= Dive Index =

American musical project

Dive Index is a collaborative musical project originated by Los Angeles-based electronic music composer/producer Will Thomas.

==History==

Thomas has released minimalist electronic music under the name Plumbline on the Hydrogen Dukebox label. His recordings include Circles (2003), PinPoints (2004) the RePointed EP (2005) and two Roger Eno collaborations: Transparencies (2006), and Endless City/Concrete Garden (2013). All Dive Index albums so far have been released on the Los Angeles-based indie label Neutral Music.

===Mid/Air===

Co-written and produced by Thomas, Dive Index debut Mid/Air was released in September 2007. The album features vocal contributions from Natalie Walker, Merz, Cat Martino, and Ian Masters, with musical contributors including Kevin O'Donnell, Timothy O'Donnell, Antony and the Johnsons' members Julia Kent and Maxim Moston, CJ Camerieri, David Shaw and Roger Eno.

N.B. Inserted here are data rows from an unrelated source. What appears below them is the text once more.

This is an optimization exercise on Yosys and OpenROAD, whose aim is small area, a short achievable clock period and few clock cycles per item, not a production implementation. At most, simulation tests tie the RTL to the original design; equivalence was not proved.

## umber
==> flow/design.v (excerpt) <==
module ex_stage_muldiv
#(
  parameter int unsigned XLEN    = 32,
  parameter int unsigned MUL_LAT = 2
) (
  input  logic            clk,
  input  logic            rst_n,
  input  logic [3:0]      ALUCode_ex,
  input  logic            ALUSrcA_ex,
  input  logic [1:0]      ALUSrcB_ex,
  input  logic [XLEN-1:0] Imm_ex,
  input  logic [XLEN-1:0] PC_ex,
  input  logic [4:0]      rs1Addr_ex,
  input  logic [4:0]      rs2Addr_ex,
  input  logic [XLEN-1:0] rs1Data_ex,
  input  logic [XLEN-1:0] rs2Data_ex,
  input  logic [XLEN-1:0] ALUResult_mem,
  input  logic [4:0]      rdAddr_mem,
  input  logic            RegWrite_mem,
  input  logic [XLEN-1:0] RegWriteData_wb,
  input  logic [4:0]      rdAddr_wb,
  input  logic            RegWrite_wb,
  input  logic            MdValid_ex,
  input  logic [2:0]      MdOp_ex,
  input  logic            Flush_ex,
  output logic [XLEN-1:0] ALUResult_ex,
  output logic [XLEN-1:0] MemWriteData_ex,
  output logic [XLEN-1:0] ALU_A,
  output logic [XLEN-1:0] ALU_B,
  output logic            Stall_ex,
  output logic            MdBusy
);
export LEC_CHECK = 0
export ABC_AREA = 1
export CAP_MARGIN = 20
export CORE_MARGIN = 2
export CORE_UTILIZATION = 40
export SETUP_SLACK_MARGIN = 4
export SLEW_MARGIN = 20
create_clock -name core_clock -period 16.0 [get_ports {clk}]
standard.sh (not shown) runs the stock make flow with config.mk's settings and CLKGATE_MAP_FILE= SYNTH_SCRIPT=/design/flow/synth_recipe.tcl, a recipe that flattens the netlist after the stock synthesis.
==> flow/flow/run.sh <==
#!/bin/bash
# The standard layout (standard.sh), except that the port buffers are plain buf_2 cells
# instead of the delay buffers buffer_ports picks by default. Every port still gets a buffer.
# make's full output goes to standard.log; ORFS's per-step logs stay under orfs/logs.
export BUFFER_PORTS_ARGS="-buffer_cell sky130_fd_sc_hd__buf_2"
bash standard.sh > standard.log 2>&1
### umber -> violet
# umber
export LEC_CHECK = 0
export ABC_AREA = 1
export CAP_MARGIN = 20
export CORE_MARGIN = 2
export CORE_UTILIZATION = 40
export SETUP_SLACK_MARGIN = 4
export SLEW_MARGIN = 20
create_clock -name core_clock -period 16.0 [get_ports {clk}]
# violet
export LEC_CHECK = 0
export ABC_AREA = 1
export CAP_MARGIN = 20
export CORE_MARGIN = 2
export CORE_UTILIZATION = 40
export SETUP_SLACK_MARGIN = 4.5
export SLEW_MARGIN = 20
create_clock -name core_clock -period 16.0 [get_ports {clk}]
==> comparison <==
No run of this note included a check of the RTL's function; only the layout flow was run.

== run 1 ==
Another version of the RTL of ex_stage_muldiv (not shown whole).
For scale: roughly 5,500 cells after synthesis.
clock: 16.0 ns
lec_check: 0
abc_area: 1
cap_margin: 20
core_margin: 2
core_utilization: 40
setup_slack_margin: 4
slew_margin: 20
run.sh (not shown) runs the stock make flow with config.mk's settings and CLKGATE_MAP_FILE= SYNTH_SCRIPT=/design/flow/synth_recipe.tcl, a recipe that flattens the netlist after the stock synthesis.
Stock flow here: none of the scripts above is used.
Run 1 closes out successfully: all stages finished, all timing, DRC and antenna checks passed.
Input-level comparison between run 2 and run 1:
- changing CORE_UTILIZATION from 40 to 60
- changing SETUP_SLACK_MARGIN from 4 to 5
When run 2 is set beside run 1, its starting density of the core turns out to be 20 points larger. Looking at the logs for run 2 and run 1, the single run that did not finish was run 2. Run 2 against run 1: post-cts gate resize count grew by 110%; buffers inserted during post-CTS setup optimization moved up; post-synth net total did not really move; worst setup slack before clock tree synthesis up 0.19 ns.
Here is what was changed in the inputs of run 3 compared with run 2.
- CORE_UTILIZATION now 70, was 60
- PLACE_DENSITY now 0.8, previously not set
==> notes.md <==
Run 3 never completed, since it errored out during global routing. Reported for run 2 and run 3, clock sink count turned out identical to the last digit. As far as flop and latch count out of synthesis goes, run 3 and run 2 are indistinguishable; the numbers are identical. Relative to run 2, pre-CTS setup slack has gone down in run 3. Diff run 2 -> run 3: die extent in x lower, overall die height went down, setup fix buffers added after clock tree synthesis increased 23, number of gates resized after CTS down 1.8%. Re xor/xnor cell area share of the yosys netlist: no difference whatsoever between run 2 and run 3.
No functional check of the RTL was part of any run of this note.

Another version of the RTL of ex_stage_muldiv (not shown whole).
Size: ~5800 cells after synthesis, about 360 I/O pins, ~38000 um2 of cells after synthesis.
Settings: LEC_CHECK=0, ABC_AREA=1, CAP_MARGIN=20, CORE_MARGIN=2, CORE_UTILIZATION=40, SETUP_SLACK_MARGIN=4, SLEW_MARGIN=20, TNS_END_PERCENT=0; clock period 16.0 ns.
standard.sh (not shown) runs the stock make flow with config.mk's settings and CLKGATE_MAP_FILE= SYNTH_SCRIPT=/design/flow/synth_recipe.tcl, a recipe that flattens the netlist after the stock synthesis.
==> flow/flow/run.sh <==
#!/bin/bash
# The standard layout (standard.sh), except that the port buffers are plain buf_2 cells
# instead of the delay buffers buffer_ports picks by default (every port still gets a buffer),
# and that timing is not repaired again after global routing.
# make's full output goes to standard.log; ORFS's per-step logs stay under orfs/logs.
export BUFFER_PORTS_ARGS="-buffer_cell sky130_fd_sc_hd__buf_2"
export SKIP_INCREMENTAL_REPAIR=1
bash standard.sh > standard.log 2>&1
The baseline finished with timing, DRC and antenna clean.
Testbench counts at the start, summed over its fixed seeds: cycles 23,621, instrs 12,000.
==> next run, changes <==
--- a/flow/flow/run.sh
+++ b/flow/flow/run.sh
@@ -3,2 +3 @@
-# instead of the delay buffers buffer_ports picks by default (every port still gets a buffer),
-# and that timing is not repaired again after global routing.
+# instead of the delay buffers buffer_ports picks by default. Every port still gets a buffer.
@@ -7 +5,0 @@
-export SKIP_INCREMENTAL_REPAIR=1
Settings changed: CORE_UTILIZATION 40 to 50, TNS_END_PERCENT 0 to unset.
Critical path depth decreases by 3.
Area after synthesis stays the same.
Design area is higher by 0.80%.
Via count came out higher by 1.4%.
Global-route usage goes up by 8.5 points.
Maximum frequency goes up by about 4.3%.
Wire length shrinks by about 3.5%.
==> next run, changes <==
Settings changed: ABC_AREA 1 to 0, CORE_UTILIZATION 50 to 40.
The new run completed with no timing, DRC or antenna violations.
Sequential share of layout area falls by 1.2 points.
Routed wire length came out higher by 37%.
Clock-buffer cell count went up by 4.
Register-to-register slack degrades by 0.19 ns.
Setup slack degrades by 0.17 ns.
Non-clock buffer count went up by 203.
Fmax decreases by 1.4%.
Clock skew climbs by 0.0047 ns.
==> next run, changes <==
Settings changed: ABC_AREA 0 to 1, SETUP_SLACK_MARGIN 4 to 5, TNS_END_PERCENT set to 0.
Maximum frequency grows by 7.9%.
Non-clock buffer count drops by 9.
Final cell count decreases by 8.6%.
Global-route usage rises by 0.32 points.
Design area drops by 13%.
Synthesized area falls by 19%.
Sequential share of layout area rose by 0.70 points.
Clock skew came out lower by 0.0043 ns.
Via count fell by about 20%.
==> next run, changes <==
Settings changed: SETUP_SLACK_MARGIN 5 to 4.5.
What happened:
- synthesized cell count is unchanged
- final area drops by 5.1%
- synthesized area is unchanged
- utilization shrinks by 2.5 points
- routed wire length shrinks by 3.0%
- die area does not change
- critical path depth rises by 1
- setup slack got worse by 0.33 ns
- count of clock-buffer cells in the layout does not change
- sequential cell count stays the same
- global-route usage drops by 1.7 points

## static timing again, ports no longer ideal
Ports are ideal in the flow. The routed layouts listed here were re-timed in OpenROAD. Step 1 sets driving cells, clkbuf_16 on the clock port and buf_2 on the other inputs (assumed; they add their load-dependent delay and slew). Step 2, shift: input delay + t, output delay - t, t = (earliest + latest rising clock arrival at the registers) / 2. This alone moves slack from input paths to output paths. Three values: no drivers, after step 1, after step 2; two values: the first two.
| run | shift t [ns] | setup WS [ns] | worst hold slack (ns) |
|---|---|---|---|
| umber | 0.514 | 4.058 / 3.997 / 4.146 | 0.597 / 0.597 / 0.597 |
| violet | 0.508 | 4.469 / 4.438 / 4.438 | 0.599 / 0.599 / 0.599 |
| run 1 | 0.514 | 4.061 / 4.037 / 4.037 | 0.637 / 0.637 / 0.637 |
| the first run of note 3 | 0.502 | 3.546 / 3.511 / 3.524 | 0.495 / 0.495 / 0.495 |
| the second run of note 3 | 0.509 | 4.063 / 4.026 / 4.038 | 0.498 / 0.498 / 0.498 |
| the third run of note 3 | 0.509 | 3.891 / 3.822 / 3.895 | 0.473 / 0.473 / 0.473 |
| the fourth run of note 3 | 0.514 | 4.778 / 4.712 / 4.755 | 0.493 / 0.493 / 0.493 |
| the fifth run of note 3 | 0.510 | 4.449 / 4.385 / 4.488 | 0.496 / 0.496 / 0.496 |
After both steps every run listed still meets setup and hold. The setup slack of violet, which loses most, moves by -0.031 ns with the drivers and by -0.031 ns with both steps.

The packaging for 'Mid/Air' was designed by Timothy O'Donnell, known for his work at the 4AD Records' design studio, v23. O'Donnell has designed sleeves for Lush, GusGus, Bauhaus, His Name Is Alive, Bush and many others.

In September 2008, Collisions - The Mid/Air Remixes was released and contains remixes by Tunng, The Album Leaf, Jason Bentley, Beat Pharmacy, AlphaMotive, Tiny Mile, and Roger Eno + Plumbline

=== The Surface We Divide ===
Once again co-written and produced by Thomas, The Surface We Divide was released in 2010. It features vocals by Joseph Arthur, Patrick Cooper, Mark Gardener (from Ride) and Cat Martino, as well as instrumental contributions from Kevin O'Donnell (drums) and Julia Kent (cello). The cover image was designed by Jason Munn of the Small Stakes design studio, with the rest of the layout designed by Timothy O'Donnell.

The Surface We Divide has been released as a download, on CD, and on 500-copy limited edition double vinyl (which includes bonus song "Balance").

===Remixes and Covers===
In 2009 Dive Index did a remix version of Natalie Walker's song "With You".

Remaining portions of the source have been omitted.